Şimdi dikkat. Tabancanın kartuşsuz ağırlığı, bir tür rekor olarak kabul edilebilecek 225 gramdı. Silahın namlu uzunluğu 50 milimetre, silahın toplam uzunluğu 118 milimetre, tambur kapasitesi 6 mermidir. Bütün bunlarla birlikte, silah tamamen çelikten yapıldı ve ateşleme sürecinde herhangi bir imha vakası olmadı. Tabancanın tasarımını bir bütün olarak karakterize edersek, normal mühimmat ve boyutlara sahip tam teşekküllü bir silah yapmak oldukça mümkündü, ancak bu olmadı. Bunun nedeni, tabancaların artan popülaritesi bile değil, mütevazı özelliklere ve etkinliğe sahip sivil silahlara yer olmayan Birinci Dünya Savaşı'nın başlangıcıdır. Bu nedenle çok az revolver üretildi.
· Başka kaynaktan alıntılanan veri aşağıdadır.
**config.mk**
```make
export PLATFORM = sky130hd
export DESIGN_NAME = nrt_queue
export DESIGN_NICKNAME = d
export VERILOG_FILES = /design/src/sv/nrt_pkg.sv /design/src/sv/nrt_queue.sv
export VERILOG_INCLUDE_DIRS = /design/src /design/src/sv
export SDC_FILE = /design/constraint.sdc
export NUM_CORES = 1
export LEC_CHECK = 0
export ABC_AREA = 1
export BUFFER_PORTS_ARGS = -buffer_cell sky130_fd_sc_hd__buf_2
export CORE_MARGIN = 2
export CORE_UTILIZATION = 40
export CTS_CLUSTER_SIZE = 20
export DETAILED_ROUTE_END_ITERATION = 8
export PLACE_DENSITY = 0.72
export SLEW_MARGIN = 0
export SYNTH_ARGS = -nofsm -noshare
export SYNTH_HDL_FRONTEND = slang
export SYNTH_SLANG_ARGS = --single-unit
export TNS_END_PERCENT = 50
```
**constraint.sdc**
```tcl
create_clock -name i_clk -period 7.67 [get_ports i_clk]
set_input_delay 1.534 -clock i_clk [delete_from_list [all_inputs] [get_ports i_clk]]
set_output_delay 1.534 -clock i_clk [all_outputs]
set_load 0.1 [all_outputs]
```
**src/sv/name_registry_table_unit_defines.svh**
```systemverilog
// ----------------------------------------------------------------------------
// Name registry table assertion macros
// Concurrent check wrappers shared by the table modules. The checks are left
// out when the code is read for synthesis.
// ----------------------------------------------------------------------------
`ifndef NAME_REGISTRY_TABLE_UNIT_DEFINES_SVH
`define NAME_REGISTRY_TABLE_UNIT_DEFINES_SVH
`ifndef SYNTHESIS
// A property that must hold at every clock edge out of reset.
`define NRT_ASSERT(lbl, prop, msg) \
    lbl: assert property (@(posedge i_clk) disable iff (!i_rst_n) (prop)) else $error(msg);
// A consequent that must hold in the same cycle as its antecedent.
`define NRT_IMPLY(lbl, ante, cons, msg) \
    lbl: assert property (@(posedge i_clk) disable iff (!i_rst_n) (ante) |-> (cons)) \
        else $error(msg);
`else
`define NRT_ASSERT(lbl, prop, msg)
`define NRT_IMPLY(lbl, ante, cons, msg)
`endif
`endif

```
**src/sv/nrt_pkg.sv**
```systemverilog
// ----------------------------------------------------------------------------
// Name registry table package
// Widths, command, status and operation codes, and the job item type that
// travels from the front end through the queue to the back end.
// ----------------------------------------------------------------------------
package nrt_pkg;

    // Default sizes of the table.
    localparam int MAX_ENTRIES_DEF = 32;
    localparam int NAME_BYTES_DEF  = 16;

    // Fixed field widths.
    localparam int NAME_BYTES_MAX = 16;
    localparam int NAME_W         = 8 * NAME_BYTES_MAX;
    localparam int HALF_W         = NAME_W / 2;
    localparam int CMD_W          = 3;
    localparam int IDX_W          = 5;
    localparam int STATUS_W       = 3;
    localparam int COUNT_OUT_W    = 6;
    localparam int OP_W           = 3;

    // Depth of the queue between the front and back ends.
    localparam int QUEUE_DEPTH = 2;

    // Command codes.
    localparam logic [CMD_W-1:0] CMD_REGISTER   = 3'd0;
    localparam logic [CMD_W-1:0] CMD_UNREGISTER = 3'd1;
    localparam logic [CMD_W-1:0] CMD_MATCH      = 3'd2;
    localparam logic [CMD_W-1:0] CMD_READ       = 3'd3;
    localparam logic [CMD_W-1:0] CMD_CLEAR      = 3'd4;

    // Status codes.
    localparam logic [STATUS_W-1:0] ST_OK       = 3'd0;
    localparam logic [STATUS_W-1:0] ST_PERM     = 3'd1;
    localparam logic [STATUS_W-1:0] ST_INVALID  = 3'd2;
    localparam logic [STATUS_W-1:0] ST_EXISTS   = 3'd3;
    localparam logic [STATUS_W-1:0] ST_FULL     = 3'd4;
    localparam logic [STATUS_W-1:0] ST_NOTFOUND = 3'd5;

    // Back end operations chosen by the front end.
    localparam logic [OP_W-1:0] OP_IMM    = 3'd0;
    localparam logic [OP_W-1:0] OP_CLEAR  = 3'd1;
    localparam logic [OP_W-1:0] OP_READ   = 3'd2;
    localparam logic [OP_W-1:0] OP_REG    = 3'd3;
    localparam logic [OP_W-1:0] OP_UNREG  = 3'd4;
    localparam logic [OP_W-1:0] OP_MATCH  = 3'd5;

    // One classified item: operation, preset status, read index and the
    // normalized name, high bytes in the upper half.
    typedef struct packed {
        logic [OP_W-1:0]     op;
        logic [STATUS_W-1:0] status;
        logic [IDX_W-1:0]    idx;
        logic [NAME_W-1:0]   name;
    } t_job;

endpackage

```
**src/sv/nrt_queue.sv**
```systemverilog
// ----------------------------------------------------------------------------
// Name registry table job queue
// A short first-in first-out queue of classified jobs that decouples the
// front end from the back end.
// ----------------------------------------------------------------------------
`include "name_registry_table_unit_defines.svh"

module nrt_queue (
    input  logic          i_clk,
    input  logic          i_rst_n,
    input  logic          i_push,
    input  nrt_pkg::t_job i_job,
    output logic          o_full,
    input  logic          i_pop,
    output logic          o_valid,
    output nrt_pkg::t_job o_job
);

    localparam int DEPTH = nrt_pkg::QUEUE_DEPTH;
    localparam int PW    = (DEPTH > 1) ? $clog2(DEPTH) : 1;
    localparam int FW    = $clog2(DEPTH + 1);

    nrt_pkg::t_job  r_slot [DEPTH];
    logic [PW-1:0]  r_wptr;
    logic [PW-1:0]  r_rptr;
    logic [FW-1:0]  r_fill;
    logic [PW-1:0]  n_wptr;
    logic [PW-1:0]  n_rptr;
    logic [FW-1:0]  n_fill;

    assign o_full  = (r_fill == FW'(DEPTH));
    assign o_valid = (r_fill != '0);
    assign o_job   = r_slot[r_rptr];

    // Pointer and fill updates with wrap at the queue depth.
    always_comb begin
        n_wptr = r_wptr;
        n_rptr = r_rptr;
        n_fill = r_fill;
        if (i_push) begin
            n_wptr = (r_wptr == PW'(DEPTH - 1)) ? '0 : r_wptr + PW'(1);
        end
        if (i_pop) begin
            n_rptr = (r_rptr == PW'(DEPTH - 1)) ? '0 : r_rptr + PW'(1);
        end
        if (i_push && !i_pop) begin
            n_fill = r_fill + FW'(1);
        end else if (i_pop && !i_push) begin
            n_fill = r_fill - FW'(1);
        end
    end

    always_ff @(posedge i_clk) begin
        if (!i_rst_n) begin
            r_wptr <= '0;
            r_rptr <= '0;
            r_fill <= '0;
        end else begin
            r_wptr <= n_wptr;
            r_rptr <= n_rptr;
            r_fill <= n_fill;
        end
    end

    always_ff @(posedge i_clk) begin
        if (i_push) begin
            r_slot[r_wptr] <= i_job;
        end
    end

    `NRT_IMPLY(a_q_no_overflow, i_push, !o_full, "job pushed into a full queue")
    `NRT_IMPLY(a_q_no_underflow, i_pop, o_valid, "job popped from an empty queue")
    `NRT_ASSERT(a_q_fill_max, r_fill <= FW'(DEPTH), "queue fill above its depth")

endmodule

```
Tabii ki, böyle bir silah, özellikle mühimmat nedeniyle, tasarımın yüksek güvenilirliğine ve sadeliğine rağmen, kendini savunma aracının iyi bir örneği olarak kabul edilemez. Bu tabanca, boyutu nedeniyle eğlence amaçlı çekim için de uygun değildir. Yani genel olarak, Dekker'ın tabancası ilginç bir silahtır, ancak ne yazık ki işe yaramaz.